This is largely based on [1] by Suraj Jitindar Singh.

Test coverage:

- Passed manual tests with samples/livepatch.
- Passed all but test-kprobe.sh in selftests/livepatch.
  test-kprobe.sh is expected to fail, because arm64 doesn't have
  KPROBES_ON_FTRACE.
- Passed tests with kpatch-build [2]. (This version includes commits that
  are not merged to upstream kpatch yet).

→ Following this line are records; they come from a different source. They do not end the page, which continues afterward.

## src/hdl/bfa_pkg.sv

```systemverilog
// shared constants, codes and types of the bitmap first-free allocator
package bfa_pkg;

  localparam int unsigned WORD_BITS  = 64;
  localparam int unsigned WORD_LOG   = $clog2(WORD_BITS);
  localparam int unsigned NUM_W      = 25;
  localparam int unsigned BIT_W      = NUM_W + 1;
  localparam int unsigned BLK_W      = 4;
  localparam int unsigned FDZ_W      = 24;
  localparam int unsigned STAT_W     = 2;
  localparam int unsigned CFG_IDX_W  = 2;
  localparam int unsigned CFG_DATA_W = 24;

  // register indexes
  localparam logic [CFG_IDX_W-1:0] CFG_INODE_MAP_BLOCKS = 2'd0;
  localparam logic [CFG_IDX_W-1:0] CFG_ZONE_MAP_BLOCKS  = 2'd1;
  localparam logic [CFG_IDX_W-1:0] CFG_ZONE_BASE        = 2'd2;

  // request codes
  localparam logic OP_ALLOC   = 1'b0;
  localparam logic OP_FREE    = 1'b1;
  localparam logic POOL_INODE = 1'b0;
  localparam logic POOL_ZONE  = 1'b1;

  // result status codes
  localparam logic [STAT_W-1:0] STAT_DONE  = 2'd0;
  localparam logic [STAT_W-1:0] STAT_FULL  = 2'd1;
  localparam logic [STAT_W-1:0] STAT_RANGE = 2'd2;

  // first clear bit of one bitmap word
  typedef struct packed {
    logic                found;
    logic [WORD_LOG-1:0] idx;
  } find_res_t;

endpackage

```

## src/hdl/bfa_find_free.sv

```systemverilog
// lowest clear bit of one bitmap word within the valid span
module bfa_find_free (
  input  logic [bfa_pkg::WORD_BITS-1:0] word_i,
  input  logic [bfa_pkg::WORD_LOG:0]    span_i,
  output bfa_pkg::find_res_t            res_o
);
  import bfa_pkg::*;

  logic [WORD_BITS-1:0] avail;

  always_comb begin
    for (int b = 0; b < WORD_BITS; b++) begin
      avail[b] = !word_i[b] && ((WORD_LOG+1)'(b) < span_i);
    end
    res_o.found = |avail;
    res_o.idx   = '0;
    // walk down so the lowest clear bit wins
    for (int b = WORD_BITS - 1; b >= 0; b--) begin
      if (avail[b]) begin
        res_o.idx = WORD_LOG'(b);
      end
    end
  end

endmodule

```

## config.mk

```make
export PLATFORM = sky130hd
export DESIGN_NAME = bfa_find_free
export DESIGN_NICKNAME = d
export VERILOG_FILES = /design/src/hdl/bfa_pkg.sv /design/src/hdl/bfa_find_free.sv
export SDC_FILE = /design/constraint.sdc
export NUM_CORES = 1
export LEC_CHECK = 0
export BUFFER_PORTS_ARGS = -buffer_cell sky130_fd_sc_hd__buf_2
export CORE_MARGIN = 2
export CORE_UTILIZATION = 53
export DETAILED_ROUTE_END_ITERATION = 6
export GPL_ROUTABILITY_DRIVEN = 1
export PLACE_DENSITY = 0.84
export SLEW_MARGIN = 20
export SYNTH_ARGS = -nofsm -noshare
export SYNTH_HDL_FRONTEND = slang
export SYNTH_SLANG_ARGS = --single-unit
```

## constraint.sdc

```tcl
create_clock -name vclk -period 2.4
set_clock_uncertainty 0.15 [all_clocks]
set_input_delay 0.24 -clock vclk [all_inputs]
set_output_delay 0.24 -clock vclk [all_outputs]
set_load 0.02 [all_outputs]
```

==> key figures, run 1 <==
Yosys
  • Area contributors post-synth: a21oi_1 (14%), o21ai_0 (7.1%), nand2_1 (6.3%), nor3_1 (4.2%), nor2_1 (3.5%)
  • Yosys cell types: between 70 and 80
  • Synthesized area per cell: 6.36 µm²
  • Syn Std Cell Area: 2030 µm²
  • Syn_nets: 391
  • Post-synth top area cell: a21oi_1
  • Synth top cells by count: a21oi_1 (57), nand2_1 (34), o21ai_0 (29)
  • Synth top area share: 14.0%
  • Post-synthesis sequential area ratio: 0%
  • Yosys warns: 0
  • Most frequent cell after synthesis: a21oi_1
  • Gate Count Post-Synth: 320

GRT
  • Wire length of the first global-routing pass: between 20000 and 30000 µm
  • Number of global-route vias before repair: ~5000
  • GRT overflow: 93
  • Largest net degree at the start of global routing: 13
  • Gr usage total: roughly four fifths

Placement
  • Detailed Place HPWL: 7510 µm
  • Port Buf Inserts: between 70 and 80
  • RD Place Congestion: 1.10

CTS
  • Post-CTS Hold Fix Bufs: 0

Floorplanning
  • I/O Pins: 78
  • Die height: 66.0 µm
  • Initial Utilization: between 50% and 60%
  • # rows: 22
  • Die X: 66.0 µm

Run status
  • Outcome: aborted with a tool error
  • Stop stage: global routing
  • Error msg: [ERROR GRT-0116] Global routing finished with congestion. Check the congestion regions in the DRC Viewer.
==> per-stage QoR <==
stage	setup slack (ps)	hold slack [ps]	cells	setup TNS [ps]	instance area [µm²]
detailed placement	-382	863	520	-1700	3100
global placement	-251	848	520	-1270	3100
floorplan	-17.5	642	320	-17.5	2100
CTS	-119	875	537	-443	3590
==> cell families after synthesis <==
logic type,synth area share [%]
AO/OA/AOI/OAI,56.6
AND/OR/NAND/NOR,34.6
buffers and inverters,8.36
adder cells (fa/ha/maj),0.492
==> per-layer routing <==
| layer | overflow | track usage, % |
|---|---|---|
| met2 | 48 | 101 |
| met1 | 1 | 72.5 |
| met4 | 42 | 97.4 |
| met3 | 2 | 54.7 |
| met5 | 0 | 8.33 |
==> timing repair <==
action	CTS
resized for setup	86
gates cloned	2
endpoints found under the setup margin	7
pin swaps	39
buffers inserted	15
==> run 2, diff against run 1 <==
CORE_UTILIZATION = 40   (was 53)
PLACE_DENSITY = unset   (was 0.84)
PLACE_DENSITY_LB_ADDON = 0.15   (was unset)
==> key figures, run 2 <==
Run status
  • Outcome: finished, violations left (was aborted with a tool error)
  • Violated checks: design-rule violations, negative setup slack

Yosys
  • Most frequent cell after synthesis: a21oi_1 (unchanged)
  • Post-synthesis sequential area ratio: 0% (unchanged)
  • Syn Std Cell Area: 2030 µm² (unchanged)
  • Post-synth top area cell: a21oi_1 (unchanged)
  • Synthesized area per cell: 6.36 µm² (unchanged)
  • Synth top cells by count: a21oi_1 (57), nand2_1 (34), o21ai_0 (29) (unchanged)
  • Synth top area share: 14.0% (unchanged)
  • Area contributors post-synth: a21oi_1 (14%), o21ai_0 (7.1%), nand2_1 (6.3%), nor3_1 (4.2%), nor2_1 (3.5%) (unchanged)
  • Yosys cell types: 76 (unchanged)
  • Syn_nets: 391 (unchanged)
  • Gate Count Post-Synth: 320 (unchanged)
  • Yosys warns: 0 (unchanged)

Timing
  • Max-slew violation count: 0
  • Final Setup Violations: 7
  • Slew at the pin closest to its max-slew limit: ~420 ps
  • Max Fclk: 0.375 GHz
  • Hold Fails Final Rpt: 0
  • RSZ-0062 raised after global routing: true
  • Tmin final: between 2000 and 3000 ps
  • Period utilization: 111%
  • Fin worst setup slack: -265 ps
  • Rel. slew slack: 71.4%
  • Hold slack: 841 ps

Critical path
  • Critical path class: in2out
  • Crit path launch: span_i[5]
  • CP Max Fanout: 11
  • Critical path buffers and inverters: 6
  • CP arrival: 2280 ps
  • Crit. End Element: output pin
  • Worst setup SP type: input pin
  • Slowest stage cell on the critical path: o221a_1
  • Top Family by Delay on Critical Path: compound AO/OA/AOI/OAI gates
  • Slowest Stage Delay on Critical Path: 300 ps
  • Crit path cell chain: buf_6, nor4b_4, buf_6, buf_6, a21oi_2, o21ai_2, buf_4, buf_4, o211ai_1, o2111ai_2, o221a_1, o21ai_1, buf_4
  • Worst endpoint required time: 2010 ps

Pwr
  • Worst VDD drop: 0.129 mV
  • PD cells: 191 nW/µm²
  • Design Power: 745 µW
  • Lkg Pwr: 0.00167 µW

Placement
  • Pre-CTS setup slack: -352 ps (was -382 ps)
  • Port Buf Inserts: 78 (unchanged)
  • Detailed Place HPWL: 7390 µm (was 7510 µm)
  • RD Place Congestion: 0.983 (was 1.10)
  • Placed cell count: 545 (was 520)

Route
  • Iteration-0 DRC Markers: 314
  • Routed length per instance: 19.4 µm
  • Total number of vias: roughly 3700
  • WL final: between 10000 and 15000 µm
  • Detailed Routing Iterations Pass 1: 7
  • ANT nets after route: 0
  • Vias per inst: between 6 and 7
  • Drc violations: 1

Floorplanning
  • I/O Pins: 78 (unchanged)
  • Initial Utilization: 42.2% (was 55.2%)
  • Total die area: roughly 5700 µm²
  • Core area: roughly 4800 µm²
  • Die X: 75.3 µm (was 66.0 µm)
  • Die height: 75.3 µm (was 66.0 µm)
  • # rows: 25 (was 22)

Cells and area
  • Non-filler cells, final: 566
  • Final core occ: 80.8%
  • Fin nets: 572
  • FF/Latch Area: 0 µm²
  • Layout cells sized above 1: 56.9%
  • FF+latch count: 0
  • Fillers: ~350
  • Area growth, synth to finish: 91.3%
  • Most common cell after layout, fill and taps aside: buf_4
  • Clock buf count: 0
  • Commonest cells after routing, fill and taps aside: buf_4 (105), buf_2 (64), a21oi_1 (38)
  • Number of diodes: 0

Hold path
  • Hold Crit Class: in2out
  • HP Start: word_i[15]

GRT
  • Gr usage total: 34.6%
  • Number of global-route vias before repair: 3295
  • Initial antenna violation count: 0
  • Wire length of the first global-routing pass: 15300 µm
  • Largest net degree at the start of global routing: 12
  • GRT overflow: 0

CTS
  • Post-CTS Hold Fix Bufs: 0 (unchanged)

Job
  • Max Cap Viol: 0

[1] https://lore.kernel.org/all/20210604235930.603-1-surajjs@amazon.com/
[2] https://github.com/liu-song-6/kpatch/tree/fb-6.13
Cc: Suraj Jitindar Singh <surajjs@amazon.com>
Cc: Torsten Duwe <duwe@suse.de>
Signed-off-by: Song Liu <song@kernel.org>
---
 arch/arm64/Kconfig                   | 3 +++
 arch/arm64/include/asm/thread_info.h | 4 +++-
 arch/arm64/kernel/entry-common.c     | 4 ++++
 3 files changed, 10 insertions(+), 1 deletion(-)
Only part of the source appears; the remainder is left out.